Item 3.01 Notice of Delisting or Failure to Satisfy a Continued Listing Rule or Standard

On January 7, 2020, Zion Oil & Gas, Inc. ("Zion" or "Company") received a written notice from the Listing Qualifications Staff (the "Staff") of the Nasdaq Stock Market LLC ("Nasdaq") indicating that, based upon the Company's continued non-compliance with the $1.00 bid price, as set forth in the Nasdaq listing Rules 5550(a)(2), the Staff had determined to delist the Company's common stock and warrants from The Nasdaq Capital Market effective January 16, 2020, unless the Company requests a hearing before the Nasdaq Hearings Panel (the "Panel") in a timely manner. The Company will request the necessary hearing before the Panel, which will stay any further action by the Staff at least pending the ultimate conclusion of the hearing process. During the pendency of the requested hearing before the Panel, the Company's common stock and warrant securities will remain listed and trading on Nasdaq.

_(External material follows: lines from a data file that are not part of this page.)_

This design comes from an exercise in tuning for small area, a short achievable clock period and few clock cycles per item on the open sky130 flow, not from production work.
In this exercise RTL edits were held to simulation tests only and were not proved equivalent to the original.
Power is estimated from default activity; no workload was simulated.

$ cat flow/flow/run.sh
#!/bin/bash
# ORFS layout through the standard.sh, with two changes:
#  - synthesis runs flow/synth.tcl (the standard flow's script with the ABC script of
#    flow/logic.abc, no adder extraction, no quick abc pass);
#  - plain buffers on the ports instead of the default delay-cell buffers.
# Each tool's output goes to a log file in this folder.
set -euo pipefail
here=$(pwd)
export MY_ABC_SCRIPT=$here/flow/logic.abc
export BUFFER_PORTS_ARGS="-buffer_cell sky130_fd_sc_hd__buf_2"
sed "s#SYNTH_SCRIPT=[^ ]*#SYNTH_SCRIPT=$here/flow/synth.tcl#" standard.sh > my_standard.sh
bash my_standard.sh > standard.log 2>&1
$ cat flow/flow/logic.abc
strash
dc2
dch -f
amap
topo
stime -c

The Company is diligently working to evidence compliance with all applicable requirements for continued listing on The Nasdaq Capital Market and intends to submit a plan to that effect to the Panel as part of the hearing process. The Company will present its exploration plans with the sourcing of a drilling rig and other information on its prospects that should make any reverse-stock split unnecessary to achieve bid price compliance. However, there can be no assurance that the Panel will grant the Company's request for continued listing on Nasdaq or that the Company will be able to regain compliance with the applicable listing criteria within the period of time that may be granted by the Panel. In the event that the Panel does not accept the Company's plan for continued listing of the Company's securities on Nasdaq, the Company's common stock would be eligible for trading on the OTCQX or OTCQB, which is operated by OTC Markets, Inc.